While the Nasdaq Composite slipped into the red, the Dow added more than 160 points and the S&P 500 eked out a small gain. In fact, the S&P has quietly put together an impressive winning streak as investors remain distracted by political noise. Yesterday’s green close helped the S&P notch its first six-day winning streak since February 2018, CNBC notes.
The second quarter is off to a strong start. But can the good vibes continue into the weekend? We’ll see…
First up: Are you still waiting on that Model 3 you ordered last year? Tesla says to cool your jets…
Tesla shares tanked double-digits early Thursday after first-quarter delivery numbers for the Model 3 came in suspiciously low.
Tesla delivered 31% fewer vehicles than the previous quarter, Bloomberg reports. According to a press release, the low numbers are due to issues with deliveries in new markets overseas. The release also noted that one giant factory in California is not conducive to worldwide deliveries.

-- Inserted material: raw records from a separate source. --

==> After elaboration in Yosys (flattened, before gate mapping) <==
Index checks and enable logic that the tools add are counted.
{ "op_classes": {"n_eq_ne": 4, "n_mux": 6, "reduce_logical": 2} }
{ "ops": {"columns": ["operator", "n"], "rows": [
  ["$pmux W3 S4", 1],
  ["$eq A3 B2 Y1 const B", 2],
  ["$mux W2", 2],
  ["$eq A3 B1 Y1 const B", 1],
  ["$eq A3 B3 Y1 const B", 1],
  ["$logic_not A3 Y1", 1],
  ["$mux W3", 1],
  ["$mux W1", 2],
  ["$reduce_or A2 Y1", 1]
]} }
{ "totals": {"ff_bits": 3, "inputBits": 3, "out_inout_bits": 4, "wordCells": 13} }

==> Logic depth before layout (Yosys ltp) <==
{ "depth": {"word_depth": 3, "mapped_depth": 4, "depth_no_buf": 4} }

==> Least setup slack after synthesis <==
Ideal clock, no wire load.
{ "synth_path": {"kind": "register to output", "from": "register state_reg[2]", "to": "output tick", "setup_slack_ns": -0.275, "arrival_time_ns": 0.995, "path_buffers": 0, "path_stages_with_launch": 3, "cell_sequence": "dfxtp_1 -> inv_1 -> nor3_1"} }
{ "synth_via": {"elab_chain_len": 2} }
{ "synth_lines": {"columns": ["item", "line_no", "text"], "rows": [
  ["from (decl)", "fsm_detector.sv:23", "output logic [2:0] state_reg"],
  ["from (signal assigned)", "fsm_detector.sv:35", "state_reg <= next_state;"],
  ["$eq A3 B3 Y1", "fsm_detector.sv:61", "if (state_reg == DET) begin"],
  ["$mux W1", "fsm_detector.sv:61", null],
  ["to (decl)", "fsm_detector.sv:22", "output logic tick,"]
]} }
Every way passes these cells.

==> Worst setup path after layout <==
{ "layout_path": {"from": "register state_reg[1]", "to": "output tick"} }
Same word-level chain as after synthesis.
==> src/rtl/pipeline_ctrl.sv <==
// Central stall/flush sequencer for the 5-stage pipeline.
// Optional perf counters (stall_cnt, flush_cnt) enabled by PIPE_CTRL_PERF_EN.
module pipeline_ctrl
  import pipeline_ctrl_pkg::*;
#(
  parameter int unsigned DWAIT_MAX = 64,
  parameter int unsigned CNT_W     = 32
) (
  input  logic             CLK,
  input  logic             nRST,
  input  logic             ihit,
  input  logic             dhit,
  input  logic             mem_dreq,
  input  logic             mem_halt,
  input  logic             branch_taken,
  input  logic             ex_d_ren,
  input  regbits_t         ex_wsel,
  input  regbits_t         dc_rsel1,
  input  regbits_t         dc_rsel2,
  input  logic             dc_uses_rt,
  output logic             pc_en,
  output logic             pipe1_en,
  output logic             pipe2_en,
  output logic             pipe3_en,
  output logic             pipe4_en,
  output logic             flushed1,
  output logic             flushed2,
  output logic             flushed3,
  output logic             flushed4,
  output logic             halt,
  output logic             mem_timeout
`ifdef PIPE_CTRL_PERF_EN
  ,
  output logic [CNT_W-1:0] stall_cnt,
  output logic [CNT_W-1:0] flush_cnt
`endif
);

  localparam int unsigned WaitW = (DWAIT_MAX > 2) ? $clog2(DWAIT_MAX) : 1;
  localparam logic [WaitW-1:0] WaitLast = WaitW'(DWAIT_MAX - 1);

  pctrl_state_t     state_q, state_d;
  logic             halt_q, halt_d;
  logic             tmo_q, tmo_d;
  logic [WaitW-1:0] wcnt_q, wcnt_d;
  logic [3:0]       pipe_en, flushed;
  logic             dwait, lu;

  assign dwait = mem_dreq & ~dhit;

  load_use_detect u_lu (
    .ex_d_ren_i   (ex_d_ren),
    .ex_wsel_i    (ex_wsel),
    .dc_rsel1_i   (dc_rsel1),
    .dc_rsel2_i   (dc_rsel2),
    .dc_uses_rt_i (dc_uses_rt),
    .lu_o         (lu)
  );

  // Per-cycle priority decision and next-state for the FSM and wait counter.
  always_comb begin
    pc_en   = 1'b0;
    pipe_en = '0;
    flushed = '0;
    state_d = state_q;
    halt_d  = halt_q;
    tmo_d   = tmo_q;
    wcnt_d  = wcnt_q;
    if (state_q == PC_HALT) begin
      // Frozen until reset.
    end else if (mem_halt) begin
      pipe_en[3] = 1'b1;
      flushed[2] = 1'b1;
      state_d    = PC_HALT;
      halt_d     = 1'b1;
      wcnt_d     = '0;
    end else if (dwait) begin
      state_d = PC_DWAIT;
      if (state_q == PC_DWAIT) begin
        if (wcnt_q != WaitLast) wcnt_d = wcnt_q + 1'b1;
        if (wcnt_d == WaitLast) tmo_d = 1'b1;
      end
    end else begin
      state_d = PC_RUN;
      wcnt_d  = '0;
      if (branch_taken) begin
        pc_en      = 1'b1;
        flushed    = 4'b0111;
        pipe_en[3] = 1'b1;
      end else if (lu) begin
        flushed[1] = 1'b1;
        pipe_en    = 4'b1100;
      end else if (!ihit) begin
        flushed[0] = 1'b1;
        pipe_en    = 4'b1110;
      end else begin
        pc_en   = 1'b1;
        pipe_en = 4'b1111;
      end
    end
    // Hold everything in bubbles while reset is asserted.
    if (!nRST) begin
      pc_en   = 1'b0;
      pipe_en = '0;
      flushed = '1;
    end
  end

  // Sequencer state, sticky flags and wait counter.
  always_ff @(posedge CLK or negedge nRST) begin
    if (!nRST) begin
      state_q <= PC_RUN;
      halt_q  <= 1'b0;
      tmo_q   <= 1'b0;
      wcnt_q  <= '0;
    end else begin
      state_q <= state_d;
      halt_q  <= halt_d;
      tmo_q   <= tmo_d;
      wcnt_q  <= wcnt_d;
    end
  end

  assign pipe1_en    = pipe_en[0];
  assign pipe2_en    = pipe_en[1];
  assign pipe3_en    = pipe_en[2];
  assign pipe4_en    = pipe_en[3];
  assign flushed1    = flushed[0];
  assign flushed2    = flushed[1];
  assign flushed3    = flushed[2];
  assign flushed4    = flushed[3];
  assign halt        = halt_q;
  assign mem_timeout = tmo_q;

`ifdef PIPE_CTRL_PERF_EN
  logic [CNT_W-1:0] stall_cnt_q, stall_cnt_d, flush_cnt_q, flush_cnt_d;

  // Perf counters wrap naturally at 2^CNT_W.
  always_comb begin
    stall_cnt_d = stall_cnt_q;
    flush_cnt_d = flush_cnt_q;
    if (!pc_en && (state_q != PC_HALT)) stall_cnt_d = stall_cnt_q + 1'b1;
    if (flushed[1] || flushed[2]) flush_cnt_d = flush_cnt_q + 1'b1;
  end

  // Perf counter registers.
  always_ff @(posedge CLK or negedge nRST) begin
    if (!nRST) begin
      stall_cnt_q <= '0;
      flush_cnt_q <= '0;
    end else begin
      stall_cnt_q <= stall_cnt_d;
      flush_cnt_q <= flush_cnt_d;
    end
  end

  assign stall_cnt = stall_cnt_q;
  assign flush_cnt = flush_cnt_q;
`endif

endmodule

==> config.mk <==
export PLATFORM = sky130hd
export DESIGN_NAME = pipeline_ctrl
export DESIGN_NICKNAME = d
export VERILOG_FILES = /design/src/rtl/pipeline_ctrl_pkg.sv /design/src/rtl/load_use_detect.sv /design/src/rtl/pipeline_ctrl.sv
export SDC_FILE = /design/constraint.sdc
export NUM_CORES = 1
export LEC_CHECK = 0
export ABC_AREA = 1
export CELL_PAD_IN_SITES_DETAIL_PLACEMENT = 0
export CELL_PAD_IN_SITES_GLOBAL_PLACEMENT = 1
export CORE_ASPECT_RATIO = 1.4
export CORE_UTILIZATION = 27
export CTS_CLUSTER_SIZE = 8
export DETAILED_ROUTE_END_ITERATION = 10
export PLACE_DENSITY_LB_ADDON = 0.1
export REMOVE_ABC_BUFFERS = 1
export SETUP_SLACK_MARGIN = 0.02
export SYNTH_ARGS = -nofsm -noshare
export SYNTH_HDL_FRONTEND = slang
export SYNTH_HIERARCHICAL = 1
export SYNTH_SLANG_ARGS = --single-unit
==> constraint.sdc <==
create_clock -name CLK -period 1.7 [get_ports CLK]
set_input_delay 0.255 -clock CLK [delete_from_list [all_inputs] [get_ports CLK]]
set_output_delay 0.255 -clock CLK [all_outputs]
set_load 0.005 [all_outputs]
File: src/rtl/branch_resolver.sv
// Resolution end of the branch-prediction loop: queues fetch-time predictions in order,
// checks each against the execute outcome, emits training/flush pulses and keeps perf counters.
module branch_resolver #(
  parameter int DEPTH  = 4,
  parameter int ADDR_W = 32,
  parameter int CNT_W  = 16
) (
  input  logic              clock,
  input  logic              reset_n,
  input  logic              pred_valid,
  input  logic              pred_taken,
  input  logic [ADDR_W-1:0] pred_target,
  input  logic [ADDR_W-1:0] pred_fallthrough,
  output logic              pred_ready,
  input  logic              res_valid,
  input  logic              res_taken,
  input  logic [ADDR_W-1:0] res_target,
  output logic              outcome_valid,
  output logic              outcome_taken,
  output logic              mispredict,
  output logic [ADDR_W-1:0] redirect_pc,
  output logic [CNT_W-1:0]  branch_count,
  output logic [CNT_W-1:0]  mispredict_count,
  output logic              underflow_err
);

  localparam int PTR_W = $clog2(DEPTH);
  localparam int OCC_W = PTR_W + 1;

  function automatic logic [CNT_W-1:0] sat_inc(input logic [CNT_W-1:0] v, input logic en);
    return (en && (v != '1)) ? v + CNT_W'(1) : v;
  endfunction

  logic              taken_mem  [DEPTH];
  logic [ADDR_W-1:0] target_mem [DEPTH];
  logic [ADDR_W-1:0] fall_mem   [DEPTH];

  logic [PTR_W-1:0]  rd_ptr_q, rd_ptr_d, wr_ptr_q, wr_ptr_d;
  logic [OCC_W-1:0]  occ_q, occ_d;
  logic              outcome_valid_q, outcome_valid_d;
  logic              outcome_taken_q, outcome_taken_d;
  logic              mispredict_q, mispredict_d;
  logic [ADDR_W-1:0] redirect_pc_q, redirect_pc_d;
  logic [CNT_W-1:0]  branch_cnt_q, branch_cnt_d;
  logic [CNT_W-1:0]  mispred_cnt_q, mispred_cnt_d;
  logic              underflow_q, underflow_d;

  logic              full, empty, push, pop, mis;
  logic              head_taken;
  logic [ADDR_W-1:0] head_target, head_fall;

  assign full        = (occ_q == OCC_W'(DEPTH));
  assign empty       = (occ_q == '0);
  assign pred_ready  = !full;
  assign push        = pred_valid && !full;
  assign pop         = res_valid && !empty;
  assign head_taken  = taken_mem[rd_ptr_q];
  assign head_target = target_mem[rd_ptr_q];
  assign head_fall   = fall_mem[rd_ptr_q];
  // A taken branch is also wrong when it went to a different target than predicted.
  assign mis = pop && ((res_taken != head_taken) ||
                       (res_taken && (res_target != head_target)));

  always_comb begin
    rd_ptr_d        = rd_ptr_q;
    wr_ptr_d        = wr_ptr_q;
    occ_d           = occ_q;
    outcome_valid_d = pop;
    // Direction and redirect PC are zeroed outside their pulses so idle outputs stay quiet.
    outcome_taken_d = pop && res_taken;
    mispredict_d    = mis;
    redirect_pc_d   = '0;
    branch_cnt_d    = sat_inc(branch_cnt_q, pop);
    mispred_cnt_d   = sat_inc(mispred_cnt_q, mis);
    underflow_d     = underflow_q || (res_valid && empty);
    if (mis) begin
      redirect_pc_d = res_taken ? res_target : head_fall;
      rd_ptr_d      = '0;
      wr_ptr_d      = '0;
      occ_d         = '0;
    end else begin
      rd_ptr_d = rd_ptr_q + PTR_W'(pop);
      wr_ptr_d = wr_ptr_q + PTR_W'(push);
      occ_d    = occ_q + OCC_W'(push) - OCC_W'(pop);
    end
  end

  always_ff @(posedge clock) begin
    if (!reset_n) begin
      rd_ptr_q        <= '0;
      wr_ptr_q        <= '0;
      occ_q           <= '0;
      outcome_valid_q <= 1'b0;
      outcome_taken_q <= 1'b0;
      mispredict_q    <= 1'b0;
      redirect_pc_q   <= '0;
      branch_cnt_q    <= '0;
      mispred_cnt_q   <= '0;
      underflow_q     <= 1'b0;
    end else begin
      rd_ptr_q        <= rd_ptr_d;
      wr_ptr_q        <= wr_ptr_d;
      occ_q           <= occ_d;
      outcome_valid_q <= outcome_valid_d;
      outcome_taken_q <= outcome_taken_d;
      mispredict_q    <= mispredict_d;
      redirect_pc_q   <= redirect_pc_d;
      branch_cnt_q    <= branch_cnt_d;
      mispred_cnt_q   <= mispred_cnt_d;
      underflow_q     <= underflow_d;
    end
  end

  // Entry storage carries no reset; occupancy alone decides what is live.
  always_ff @(posedge clock) begin
    if (push && !mis) begin
      taken_mem[wr_ptr_q]  <= pred_taken;
      target_mem[wr_ptr_q] <= pred_target;
      fall_mem[wr_ptr_q]   <= pred_fallthrough;
    end
  end

  assign outcome_valid    = outcome_valid_q;
  assign outcome_taken    = outcome_taken_q;
  assign mispredict       = mispredict_q;
  assign redirect_pc      = redirect_pc_q;
  assign branch_count     = branch_cnt_q;
  assign mispredict_count = mispred_cnt_q;
  assign underflow_err    = underflow_q;

endmodule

Of course, Tesla isn’t worried (they’re never worried). On the other hand, analysts aren’t so optimistic, with some concluding that demand for the Model 3 may be lower than expected. That’s not hard to believe as the promised $35k Model 3 is borderline mythical at this point.
As of late Thursday, Elon Musk hadn’t made any comment on the low delivery numbers. Apparently, he has much more pressing matters requiring his full attention:
Telsa shareholders probably aren’t as enthused about giant, colorful squirrels this morning. Shares finished Thursday trade down more than 8%. That’s just a hair above the stock’s year-to-date lows.
It’s downright impossible to justify a Tesla trade on the long side at these levels…
Sticking with the market’s most controversial stocks, Facebook just can’t stay out of trouble
“Another day, another Facebook privacy scandal,” Recode exclaims.
This time around, a security firm reports approximately 540 million Facebook user records were left exposed on an Amazon cloud server.
“Security firm UpGuard said they discovered two unprotected data sets that exposed the names, passwords, comments, interests, and ‘Likes’ of hundreds of millions of users,” Recode reports. “The data was uploaded by third-party Facebook app developers: Mexican media company Cultura Colectiva and an app called At the Pool.”
Facebook says they fixed the issue once the company notified management about the breach. But that’s not stopping folks from piling on as Facebook continues to fumble the ball on security.
Fortunately for traders, Facebook stock doesn’t seem to mind the controversy at all. The stock closed at new 2019 highs yesterday despite the negative news.
Finally, we bid a sad farewell to Wall Street’s favorite unofficial uniform: the fleece vest.
Let’s observe a moment of silence for the Wall Street bros. Their days of strutting around the financial district in a branded vest might be ending.
Patagonia just announced it will only partner for logo wear with companies that adhere to an environmentally friendly mission moving forward, Bloomberg notes — although companies that are already established in the program can still get their allotted swag.
“Patagonia said it wants to add more companies that have the B Corp designation to its client list — businesses that meet certain environmental, social and transparency standards and are certified by a private organization,” Bloomberg reports.
In addition to financial and tech companies, Patagonia will also no longer provide embroidered logo vests to mining companies, religious institutions, and political organizations.
I have a feeling most Wall Street institutions will have a tough time convincing Patagonia that they’re committed to green living (unless we’re talking about cold, hard cash). These strict new rules make you wonder who will be left to buy these precious logo vests…
At least we know Patagonia will keep our nation’s wind farms warm (and stylish) next winter.